Multimodal LLMs are models that can process and understand different types of data, including text, images, and audio. This makes them ideal for understanding the meaning and purpose of UI elements, which are often a combination of text, images, and interactive elements.
TLDR – we can understand UI elements by looking at an image
– try it out in the playground app
– read the post on how to fine-tune miniCPM yourself
On a high level, these are the steps used to understand a UI element.
- Gather data about the UI element.
This may include screenshots, videos, and descriptions of the element’s functionality. - Choose a multimodal LLM.
There are several multimodal LLMs available, such as OpenAI’s GPT-4v and Google’s Gemini Pro.
The larger ones are generally quite expensive and slow and trained on a large dataset with a large variety of content. - Finetune the model
To get better results, and to be able to use faster and more affordable models, we finetune models to be better at this specific task. In this case, we’ll focus on MiniCPM-v – a smaller, multimodal model, possible to fit into a single GPU for inference. - Prompt the LLM.
The prompt should describe the UI element and ask the LLM to explain its meaning and purpose. - Use the output.
The LLM will generate a response that explains the UI element’s meaning and purpose.
Here is an example of a prompt you could use:
Given a screenshot of a UI element, explain its meaning and purpose.
The UI element is a button with the text "Add to Cart" next to an image of a product.
The LLM might generate the following response:
The "Add to Cart" button is a call to action that allows users to
add a product to their shopping cart.
The button is typically located next to the product image
and is designed to be visually appealing and easy to find.
When a user clicks the button, the product is added to their cart,
and they can continue shopping or proceed to checkout.
Multimodal LLMs can be a valuable tool for understanding the meaning and purpose of UI elements. By following these steps, you can use multimodal LLMs to improve the usability and user experience of your applications.
But since you don’t know what the element is showing, we need to be more vague in our ask to the model. We can then provide an image as well, send in this prompt, and the image:
Given a screenshot of a UI element, explain its meaning and purpose.
Be concise, only reply with what the element does in a UI context.
The LLM might generate the following response:
The element is a "Add to Cart" button.
It allows users to add a product to their shopping cart.
Better – but not great, in our use case we need to understand what product will be added to the cart – for that to work we need to give even more context.
Send this prompt, the image, and the context
Given a screenshot of a UI element, explain its meaning and purpose.
Be concise, only reply with what the element does in a UI context.
Take this context into consideration when responding:
Context: {parsedContext}
The LLM might generate the following response:
The element is a "Add to Cart" button.
It allows users to add the Nike Air Force - $199, to their shopping cart.
The Problem
Understanding UI elements on websites can be challenging due to ambiguous icons, complex visual hierarchies, and multiple similar elements. We experimented with various approaches to tackle these issues, using both visual and textual data.
Experimenting with Different Approaches
1. Visual-Only Models:
Initially, we tried models that focused solely on visual data. These models struggled with context-specific icons, like a trash can that could mean different things in different parts of a page. Visual cues alone were insufficient to disambiguate these elements reliably.
2. Textual-Only Models:
Next, we tested models that relied purely on textual data, such as HTML and CSS. While these models understood the structure and semantics from the DOM, they failed to grasp the visual nuances, such as the prominence of certain elements based on their size, color, or placement.
3. Multimodal Approach with MiniCPM-v:
We fine-tuned MiniCPM-v on a dataset of 10,000 annotated UI elements, combining both visual and textual inputs. This multimodal approach proved most effective in our evaluations.
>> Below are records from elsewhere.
--- config.mk ---
export PLATFORM = sky130hd
export DESIGN_NAME = tcia_cell
export DESIGN_NICKNAME = d
export VERILOG_FILES = /design/src/rtl/tcia_pkg.sv /design/src/rtl/tcia_cell.sv
export SDC_FILE = /design/constraint.sdc
export NUM_CORES = 1
export LEC_CHECK = 0
export ABC_AREA = 0
export BUFFER_PORTS_ARGS = -buffer_cell sky130_fd_sc_hd__clkbuf_2
export CAP_MARGIN = 10
export CORE_MARGIN = 1.5
export CORE_UTILIZATION = 45
export CTS_CLUSTER_DIAMETER = 50
export DETAILED_ROUTE_END_ITERATION = 10
export PLACE_DENSITY = 0.88
export SYNTH_ARGS = -nofsm -noshare
export SYNTH_HDL_FRONTEND = slang
export SYNTH_SLANG_ARGS = --single-unit
--- constraint.sdc ---
create_clock -name clock -period 17.2 [get_ports clock]
set_input_delay 3.44 -clock clock [delete_from_list [all_inputs] [get_ports clock]]
set_output_delay 3.44 -clock clock [all_outputs]
set_load 0.01 [all_outputs]
--- src/rtl/tcia_pkg.sv ---
// Shared types, codes and constants for the typed checked integer ALU.
package tcia_pkg;

   localparam int DataWidth = 32;
   localparam int QuotWidth = 32;
   localparam int OpWidth = 3;
   localparam int TagWidth = 2;
   localparam int StatusWidth = 2;

   localparam logic signed [63:0] I8_HI = 64'sd127;
   localparam logic signed [63:0] I8_LO = -64'sd128;
   localparam logic signed [63:0] I16_HI = 64'sd32767;
   localparam logic signed [63:0] I16_LO = -64'sd32768;
   localparam logic signed [63:0] I32_HI = 64'sd2147483647;
   localparam logic signed [63:0] I32_LO = -64'sd2147483648;

   typedef enum logic [OpWidth-1:0] {
      OP_ADD = 3'd0,
      OP_SUB = 3'd1,
      OP_MUL = 3'd2,
      OP_DIV = 3'd3,
      OP_REM = 3'd4
   } op_type;

   typedef enum logic [TagWidth-1:0] {
      TAG_I8 = 2'd0,
      TAG_I16 = 2'd1,
      TAG_I32 = 2'd2
   } tag_type;

   typedef enum logic [StatusWidth-1:0] {
      ST_OK = 2'd0,
      ST_OVER = 2'd1,
      ST_UNDER = 2'd2,
      ST_DIVZ = 2'd3
   } status_type;

   typedef enum logic [1:0] {
      KIND_DIRECT = 2'd0,
      KIND_DIV = 2'd1,
      KIND_REM = 2'd2
   } kind_type;

   // one item traveling through the divider cells
   typedef struct packed {
      logic valid;
      kind_type kind;
      tag_type tag;
      logic [StatusWidth-1:0] status;
      logic signed [63:0] direct;
      logic neg_q;
      logic neg_r;
      logic [DataWidth-1:0] rem;
      logic [DataWidth-1:0] quo;
      logic [DataWidth-1:0] den;
   } cell_type;

   function automatic tag_type tag_norm(input logic [TagWidth-1:0] t);
      tag_type r;
      r = (t == 2'd3) ? TAG_I32 : tag_type'(t);
      return r;
   endfunction

   function automatic logic [StatusWidth-1:0] range_check(input logic signed [63:0] v,
                                                          input tag_type t);
      logic signed [63:0] mx;
      logic signed [63:0] mn;
      mx = (t == TAG_I8) ? I8_HI : (t == TAG_I16) ? I16_HI : I32_HI;
      mn = (t == TAG_I8) ? I8_LO : (t == TAG_I16) ? I16_LO : I32_LO;
      if (v > mx) return ST_OVER;
      if (v < mn) return ST_UNDER;
      return ST_OK;
   endfunction

   function automatic logic [DataWidth-1:0] wrap_out(input logic signed [63:0] v,
                                                     input tag_type t);
      logic [DataWidth-1:0] r;
      unique case (t)
         TAG_I8: r = {{24{v[7]}}, v[7:0]};
         TAG_I16: r = {{16{v[15]}}, v[15:0]};
         default: r = v[31:0];
      endcase
      return r;
   endfunction

endpackage

--- src/rtl/tcia_cell.sv ---
// One restoring-division cell: retires one quotient bit per cycle while the chain advances.
module tcia_cell import tcia_pkg::*; (
   input logic clock,
   input logic reset,
   input logic advance,
   input cell_type in,
   output cell_type out
);
   cell_type out_in, out_ff;
   logic [DataWidth:0] trial;
   logic [DataWidth-1:0] shifted;

   always_comb begin
      out_in = in;
      shifted = {in.rem[DataWidth-2:0], in.quo[DataWidth-1]};
      trial = {in.rem, in.quo[DataWidth-1]} - {1'b0, in.den};
      if (!trial[DataWidth]) begin
         out_in.rem = trial[DataWidth-1:0];
         out_in.quo = {in.quo[DataWidth-2:0], 1'b1};
      end else begin
         out_in.rem = shifted;
         out_in.quo = {in.quo[DataWidth-2:0], 1'b0};
      end
   end

   always_ff @(posedge clock) begin
      if (reset) begin
         out_ff.valid <= 1'b0;
      end else if (advance) begin
         out_ff <= out_in;
      end
   end

   assign out = out_ff;
endmodule

==> impl_metrics.yaml <==
sta:
  finalHoldViolCount: 0
  maxSlewHeadroom: 0.292
  tightest_slew_ns: 1.06
  finalSetupViolations: 0
  max_freq_mhz: 157
  fin_ws_ns: 10.83
  rsz0062_at_grt: "no"
  layout_min_cycle_time_ns: 6.37
  setup-tns-final_ns: 0
  fin_skew_ns: 0
  slew_viol_final: 0
  post-route-period-util: 0.370
yosys:
  synth-edff-count: 168
  syn-num-nets: 721
  synth_top_area_share: 0.666
  synth.avg_cell_area_um2: 14.7
  synth_top_cell_by_area: "edfxtp_1"
  netlist_area_um2: 7570
  ys.flop_type: "edfxtp_1"
  ys_ff_latch: 169
  yosys-top-cells-area: "edfxtp_1, ha_1, mux2_4"
  postSynthCellCount: 516
  synth_cell_types: 50
  yosysSeqAreaShare: 0.669
  ys_async_sr_fraction: 0
  ys_warn_count: 0
worst_hold_path:
  min_from: "out[168]"
  hold_path.class: "reg -> reg"
  whs_endpoint: "out[168]"
  min_path_cells: 2
global_routing:
  grt_antenna_before_repair: 2
  grt_start_max_net_pins: 86
  grt_pass1_vias: 5512
  grt_pass1_wl_mm: 32.1
  grt-ovfl-total: 0
  track_usage: 0.247
critical_path:
  worstReg2RegEnd: "out[168]"
  reg2reg_setup_slack_ns: 16.59
  critPathCaptureType: "flip-flop"
  critPathKind: "in -> reg"
  critPathRequiredTime_ns: 17.37
  worstPathArrival_ns: 6.54
  critPathLaunchType: "input pin"
  crit_fanout: 25
  rr_startpoint: "out[168]"
  ff2ff_path_depth: 2
floorplan:
  die_w_um: 133
  die_h_um: 133
  num_rows: 47
  core_um2: 16500
  start_util: 0.458
  dieArea_um2: 17600
  ios: 341
pwr:
  p_int_uw: 825
  pwr-share-clk: 0.375
  peakVddDrop_uv: 64.3
  combPwrFrac: 0.173
  switchingPower_uw: 282
  swShare: 0.255
  powerDensity_nw_per_um2: 109
  p_leak_nw: 4.61
  seqPwrFrac: 0.452
final_layout:
  layout_common_cells: "clkbuf_2, edfxtp_1, inv_1, a21oi_1, ha_1"
  layout_commonest_cell: "clkbuf_2"
  finalNetCount: 1073
  antenna_cells: 0
  n_fill_cell: 1300
  largest_reg_flops: 169
  layout-drive-gt1-share: 0.467
  final_cells: 1101
  syn2layout_area_growth_pct: 34.2
route:
  vias: 5676
  ant_nets: 0
  drt-total-wl_mm: 22.3
  drc: 0
  drtIter0Drc: 495
  routedWlPerCell_um: 20.2
  drt-pass1-iter-count: 5
  vias_per_cell: 5.16
clocking:
  ctsHoldBuffers: 0
  cts_setup_buffers: 0
  cts_resized: 0
  clk-insertion-delay-late_ns: 0.43
  cts_buffers: 17
  clockBufferDepth: 2
  cts_max_level: 4
  cts-root-buf: "clkbuf_16"
  cts.clk_slew.worst_paths_ns: 0.07
  clock-sinks: 169
  cts_tree: "done"
place:
  gp_congestion: 0.870
  dp_slack_ns: 10.39
  portBuffers: 340
  dp_cells: 1069
  hpwl_mm: 17.4
outcome:
  status: "finished, final reports clean"
flow_run:
  drv_cap: 0
worst max-delay path by stage:
stage                 from       to
detailed placement   in[0]  out[66]
finish               in[0]  out[95]
global placement    in[63]  out[66]
global route        in[63]  out[95]
floorplan            reset   out[0]
CTS                  in[0]  out[66]
area by class of cell:
class	count	area, µm²	share of cell area
Clock buffer	18	429	0.0422
Clock inverter	14	209	0.0206
Multi-Input combinational cell	298	2310	0.227
Timing Repair Buffer	344	1730	0.170
Sequential cell	169	5060	0.498
Tap cell	220	275	0.0271
Inverter	38	143	0.0140
cells by family (layout without fill, tap and decap cells):
kind of cell | after synthesis | after routing | synth area share
flops | 169 | 169 | 0.669
xor+xnor | 23 | 23 | 0.0266
mux | 34 | 34 | 0.0620
fa+ha+maj | 33 | 33 | 0.0555
compound gates | 107 | 107 | 0.0904
simple gates | 101 | 101 | 0.0689
buf+inv | 49 | 414 | 0.0278
through the flow:
stage	utilization	power, mW	hold slack, ns	area [µm²]
6_report	0.615	1.11	0.534	10200
5_1_grt	0.615	1.14	0.562	10200
4_1_cts	0.615	1.11	0.543	10200
3_5_place_dp	0.576	0.699	0.517	9520
3_3_place_gp	0.576	0.694	0.481	9520
2_1_floorplan	-	0.627	0.528	7570
worst max-delay path, cell delays in order:
cell	delay (ns)
clkbuf_2	0.10
ha_1	0.22
fa_1	0.40
nand2b_1	0.18
a21oi_1	0.23
o211ai_1	0.18
a21oi_1	0.22
o31a_2	0.20
mux2i_1	0.11
nor2_4	0.34
buf_4	0.50
mux2_2	0.39
cell usage after synthesis (4+ instances only):
| master | n |
|---|---|
| inv_1 | 38 |
| nand2b_1 | 8 |
| nor2b_1 | 6 |
| clkbuf_1 | 5 |
| o211ai_1 | 6 |
| nand4_1 | 6 |
| o21a_1 | 5 |
| ha_1 | 32 |
| nand3_1 | 10 |
| mux2i_1 | 6 |
| nand2_1 | 27 |
| xnor2_1 | 13 |
| and3_1 | 4 |
| edfxtp_1 | 168 |
| xor2_1 | 10 |
| o21bai_1 | 5 |
| nor2_1 | 19 |
| o21ai_0 | 17 |
| nor3_1 | 4 |
| a21o_1 | 18 |
| a21oi_1 | 38 |
| mux2_4 | 25 |
power by group through the flow:
stage / logic, mW / clock network [mW] / registers, mW
finish: 0.191 / 0.415 / 0.500
CTS: 0.192 / 0.422 / 0.501
detailed placement: 0.190 / 0 / 0.509
global placement: 0.187 / 0 / 0.508
floorplan: 0.0978 / 0 / 0.529
global route: 0.205 / 0.435 / 0.503
routing by layer:
metal	track usage	vias up	wire, µm	part of all wire
li1	-	2653	-	-
met1	0.312	2737	9150	0.41
met2	0.414	243	10900	0.49
met3	0.0632	39	1610	0.072
met4	0.0916	4	556	0.025
met5	0	-	20	0.00090
Note: power is estimated with default switching activity, not from simulation.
The model could interpret icons in context, understand the visual hierarchy with the help of DOM data, and differentiate between similar elements by analyzing both their visual attributes and surrounding text.
Key Benefits
– Context-Aware Detection:
Icons are correctly interpreted based on their visual and textual context.
– Better Visual Hierarchy Understanding:
Integrates DOM data to decode the importance and relationship of UI elements.
– Accurate Handling of Similar Elements:
Differentiates between identical icons used in different contexts, like multiple trash cans in a table.
Finetuning of MiniCPM-v
To not get too technical, we split out the how-to section into its own article – see “How we Fine-Tuned miniCPM to Understand Web Interfaces”
Conclusion
Our experiments showed that a multimodal approach using MiniCPM-v is the most effective way to detect and understand UI elements on websites. By leveraging both visual and textual data, we achieved greater accuracy in interpreting complex web interfaces.